Kinetic therapy significantly decreased the occurrence of ventilator-associated pneumonia (P = 0.002) and the development of lobar atelectasis (P = 0.02). The length of stay in the intensive care unit and in the hospital did not differ between the patients receiving kinetic therapy and control patients. Charges for intensive care were not significantly different between the groups. Mortality was the same in both groups. Ahrens and colleagues concluded that kinetic therapy helps prevent ventilator-associated pneumonia and lobar atelectasis in critically ill patients.
Comment by Dean R. Hess, PhD, RRT
Beds for kinetic therapy rotate in a turn of at least 40 degrees, whereas beds for continuous lateral rotation therapy rotate less than 40 degrees. The use of these beds has become popular in many intensive care units—attributable, in part, to the marketing efforts of their manufacturers. Due to the high costs associated with these beds, their use remains controversial. Studies to date have been single-center studies with small sample sizes and have failed to clearly make a case for or against the use of these beds. Therefore, I was initially excited to see this multi-centered, prospective, randomized, controlled trial of the effect of kinetic therapy on pulmonary complications.
However, there are several methodological issues that seriously limit the generalizability of the results published here:
1) Ahrens et al claim that this is a prospective randomized trial. However, close examination of the methods reveals that patients were assigned to the kinetic therapy group or the control group on an alternate month basis. This is not a randomized design and suffers the same risk of assignment bias as use of medical record number for group assignment.
2) It is unclear how valid was the detection of ventilator-associated pneumonia and lobar atelectasis. The assessors were not blinded to the therapy and their skills to identify ventilator-associated pneumonia and lobar atelectasis are not validated. A ventilator-associated pneumonia rate of 33% and a lobar pneumonia rate of 43% are reported for the control group—these are extraordinarily high, calling into question their validity!
3) Dropping 21% of the patients from analysis because they did not tolerate kinetic therapy is problematic.

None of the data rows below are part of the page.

This is an optimization exercise on Yosys and OpenROAD, whose aim is small area, not a production implementation.
At most, simulation tests tie the RTL to the original design; equivalence was not proved.
No functional check of the RTL was part of run 4.
Power and IR drop assume default switching activity.

--- config.mk ---
export PLATFORM = sky130hd
export DESIGN_NAME = motor_channel
export DESIGN_NICKNAME = motor_channel
export VERILOG_FILES = /design/flow/design.v
export SDC_FILE = /design/flow/constraint.sdc
export NUM_CORES = 4
export LEC_CHECK = 0
export CAP_MARGIN = 20
export CORE_MARGIN = 2
export CORE_UTILIZATION = 40
export CTS_BUF_LIST = sky130_fd_sc_hd__clkbuf_16
export CTS_CLUSTER_DIAMETER = 80
export CTS_CLUSTER_SIZE = 30
export SLEW_MARGIN = 20
This is an optimization exercise on Yosys and OpenROAD, whose aim is a short achievable clock period and few clock cycles, not a production implementation.
Only simulation tests tie the RTL to the original design; equivalence was not proved.

## run A
// simdCore
module simdCore (
    input wire clk,
    input wire rst,
    input wire [18-1:0] instr,
    input wire ack,
    input wire [16-1:0] rdata,
    output logic [10-1:0] instrAddr,
    output logic req,
    output logic [10+16:0] memReq,
    output logic done
);
export LEC_CHECK = 0
export ABC_CLOCK_PERIOD_IN_PS = 2500
export CAP_MARGIN = 20
export CORE_MARGIN = 2
export CORE_UTILIZATION = 30
export PLACE_DENSITY = 0.5
export SETUP_SLACK_MARGIN = 5
export SLEW_MARGIN = 20
create_clock -name core_clock -period 8.0 [get_ports {clk}]
run.sh (not shown) runs the stock make flow with config.mk's settings and CLKGATE_MAP_FILE= SYNTH_SCRIPT=/design/flow/synth_recipe.tcl, a recipe that flattens the netlist after the stock synthesis.
What the final checks of run A revealed, after a flow that finished every stage, was a layout that fails on capacitance limit, slew limit.
Testbench counts of run A, summed over its fixed seeds: cycles 11,345.
> inputs changed (run A -> run B)
--- a/flow/design.v
+++ b/flow/design.v
@@ -251,15 +251,13 @@
         for (int i = 0; i < DD; i++)
         begin
             slotNoPop[i] = !dV[i] && ((i == 0) || dV[(i + DD - 1) % DD]);
             slotPop[i] = dV[i] && ((i == DD - 1) || !dV[(i + 1) % DD]);
         end
     end
-    logic [11:0] lateW;
-    assign lateW = (wbValid ? wbDest : 12'd0) | (m2Valid ? m2Dest : 12'd0);
-    assign hazR = |(rTouch & busy) || |((rASel | rBSel) & writtenE) || (rStore && |(rASel & lateW));
+    assign hazR = |(rTouch & busy) || |((rASel | rBSel) & writtenE);
     assign wReady = wReadyR;
     assign conflict = |(rTouch & dTouchAll) || ((rLoad || rStore) && dHasMem);
     assign rIssue = !wReady && !hazR && !conflict && !((rLoad || rStore) && qFull) && !rHalt;
     assign rDefer = (hazR || conflict) && !rHalt && !dV[DD-1];
     assign advance = rIssue || rDefer;
     assign iW = wReady;
@@ -299,13 +297,12 @@
             hTouch = dTouch[0]; hASel = dASel[0]; hBSel = dBSel[0]; hStore = dOp[0][1]; hMem = dOp[0][2] || dOp[0][1];
         end
     end
     logic hOld, hIssue, portIdle;
     assign portIdle = !req && !ack;
     assign hOld = |(hTouch & ((pending & ~portDest) | (eMul ? eWSel : 12'd0)))
-               || (hStore && |(hASel & ((eAluWe ? eWSel : 12'd0) | (m1Valid ? m1Dest : 12'd0))))
                || (hMem && !portIdle && qV[QD-1]);
     assign hIssue = ((iMul || iLoad) && |(hTouch & iWSel)) || (iAlu && |((hASel | hBSel) & iWSel))
                  || (hMem && (iLoad || iStore) && !portIdle && qV[QD-2]);
     assign wReadyN = (rDefer || dV[1] || (dV[0] && !wReady))
                    && !hOld && !(!ldNow && |(hTouch & pending & portDest))
                    && !(iFire && hIssue);
@@ -387,31 +384,29 @@
             writtenE <= (iFire && iAlu) ? iWSel : 12'd0;
         end
     end
     assign busyN = pendingNext | ((iFire && iMul) ? iWSel : 12'd0) | (eMul ? eWSel : 12'd0);
     assign pendingNext = (pending & ~(ldNow ? portDest : 12'd0)) | ((iMem && iLoad) ? iWSel : 12'd0);
     logic [15:0] rdValA, rdValB, stData, valA, valB;
-    logic [15:0] rdRA, rdRB, rdWA, rdWB, stR, stW;
+    logic [15:0] rdRA, rdRB, rdWA, rdWB;
     always_comb
     begin
         for (int i = 0; i < 12; i++)
             regNext[i] = (wbValid && wbDest[i]) ? wbData : (m2Valid && m2Dest[i]) ? mulRes : regs[i];
-        rdRA = '0; rdRB = '0; stR = '0;
-        rdWA = '0; rdWB = '0; stW = '0;
+        rdRA = '0; rdRB = '0;
+        rdWA = '0; rdWB = '0;
         for (int i = 0; i < 12; i++)
         begin
             rdRA = rdRA | (rASel[i] ? regNext[i] : 16'd0);
             rdRB = rdRB | (rBSel[i] ? regNext[i] : 16'd0);
-            stR = stR | (rASel[i] ? regs[i] : 16'd0);
             rdWA = rdWA | (dASel[0][i] ? regNext[i] : 16'd0);
             rdWB = rdWB | (dBSel[0][i] ? regNext[i] : 16'd0);
-            stW = stW | (dASel[0][i] ? regs[i] : 16'd0);
         end
         rdValA = iW ? rdWA : rdRA;
         rdValB = iW ? rdWB : rdRB;
-        stData = iW ? stW : stR;
+        stData = rdValA;
     end
     assign valA = rdValA;
     assign valB = iUseImm ? iImm : rdValB;
     always_ff @(posedge clk)
     begin
         if (rst)
Run A was larger in final cell area than run B.
Comparing run A and run B, least setup slack across all paths after layout is lower on run A.
Re worst hold slack across all endpoints: run A was lower than run B.
Run B: PASS, flow complete, no timing, DRC or antenna violations
The run showing the smaller number of non-filler instances in the completed layout is run B.
Number of well taps: higher on run A
From run A to run B the numbers moved as follows: count of clock-buffer cells in the layout now sits higher; area share of and/or/nand/nor cells after synthesis now sits higher.
Relative to run A, time the worst path needs with I/O delays and setup has decreased by 0.033 ns in run B.
In run B the half-perimeter wire length of the detailed placement result turned out 5.5% higher than in run A.
Run B vs run A: met2 track utilization from global routing down in run B
The final reports for run B and run A show number of instances in the synthesized netlist lower in the former.
Looking at max-cap check violation count, run B sits below run A.
Testbench counts of run B, summed over its fixed seeds: cycles 11,316.

==> static timing again, ports no longer ideal <==
The results above use ideal ports. As a check the final layouts listed here were re-extracted and re-timed, cells and wires unchanged.
Step 1 (the two cells are an assumption about what drives the block):
set clk [get_ports {clk}]
set_driving_cell -lib_cell sky130_fd_sc_hd__clkbuf_16 $clk
set_driving_cell -lib_cell sky130_fd_sc_hd__buf_2 [delete_from_list [all_inputs] $clk]
Step 2 times the ports against the registers' clock, not the clock port: input delays grow and output delays shrink by t, the midpoint of the rising clock arrivals with the driver on.
Three values: ideal ports, drivers, drivers and shift; two values: the first two.
run | t, ns | slack for setup (ns) | worst setup path at the end | pins driven straight from the clock port
run A | 0.923 | 4.628 / 4.628 / 3.851 | input to register | 1
run B | 0.879 | 4.661 / 4.661 / 4.175 | input to register | 1
The setup slack of run A, which loses most, moves by 0.000 ns with the drivers and by -0.777 ns with both steps.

One in 5 patients did not tolerate the therapy! An appropriate analysis would be intention-to-treat rather than dropping these patients from the study. This analysis might have significantly biased the analysis.
4) The reporting of hospital charges is meaningless. It is well known that there is virtually no relationship between charges and costs.

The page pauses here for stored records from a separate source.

This is an optimization exercise on Yosys and OpenROAD, whose aim is small area, not a production implementation.
Function was checked by simulation only, so behaviour that the tests miss may differ from the original.
Power figures rest on the tool's default switching activity, not on a simulated workload.

[flow/flow/run.sh]
#!/bin/bash
# Standard ORFS layout with two changes: ports buffered with the smallest
# buffer, and a clock tree with larger sink clusters and no dummy loads.
set -euo pipefail
export BUFFER_PORTS_ARGS="-buffer_cell sky130_fd_sc_hd__buf_1"
export CTS_ARGS="-sink_clustering_enable -repair_clock_nets -dont_use_dummy_load -sink_clustering_size 24 -sink_clustering_max_diameter 80"
bash standard.sh finish > standard_flow.log 2>&1
[flow/standard.sh]
#!/bin/bash
# synth_recipe.tcl (not shown) runs the flow's synth.tcl, then flattens the netlist and writes it again
# the make line also repeats each setting of config.mk as NAME=value (left out here)
make -C /OpenROAD-flow-scripts/flow DESIGN_CONFIG=/design/flow/config.mk WORK_HOME=/design/flow/orfs CLKGATE_MAP_FILE= SYNTH_SCRIPT=/design/flow/synth_recipe.tcl "${@:-finish}"
[flow/config.mk]
export PLATFORM = sky130hd
export DESIGN_NAME = regfile_mp
export DESIGN_NICKNAME = regfile_mp
export VERILOG_FILES = /design/flow/design.v
export SDC_FILE = /design/flow/constraint.sdc
export NUM_CORES = 4
export LEC_CHECK = 0
export CAP_MARGIN = 20
export CORE_MARGIN = 2
export CORE_UTILIZATION = 30
export PLACE_DENSITY = 0.45
export SLEW_MARGIN = 20
export SYNTH_HIERARCHICAL = 1
[flow/constraint.sdc]
create_clock -name core_clock -period 7.0 [get_ports {clk}]
set_input_delay 1.4000 -clock core_clock [delete_from_list [all_inputs] [get_ports {clk}]]
set_output_delay 1.4000 -clock core_clock [all_outputs]
set_load 0.01 [all_outputs]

Despite the limitations of this study, the results are similar to several meta-analyses that have been published on this use of kinetic therapy.1,2 That is, although the use of kinetic therapy may decrease the risk of ventilator-associated pneumonia and atelectasis, it does not affect other important outcomes such as mortality or hospital length of stay. Thus the cost-benefit of this therapy remains ambiguous. Some will argue that a decrease in the risk of ventilator-associated pneumonia is reason enough to use these beds. Others will demand additional patient-important outcomes such as mortality or cost of care.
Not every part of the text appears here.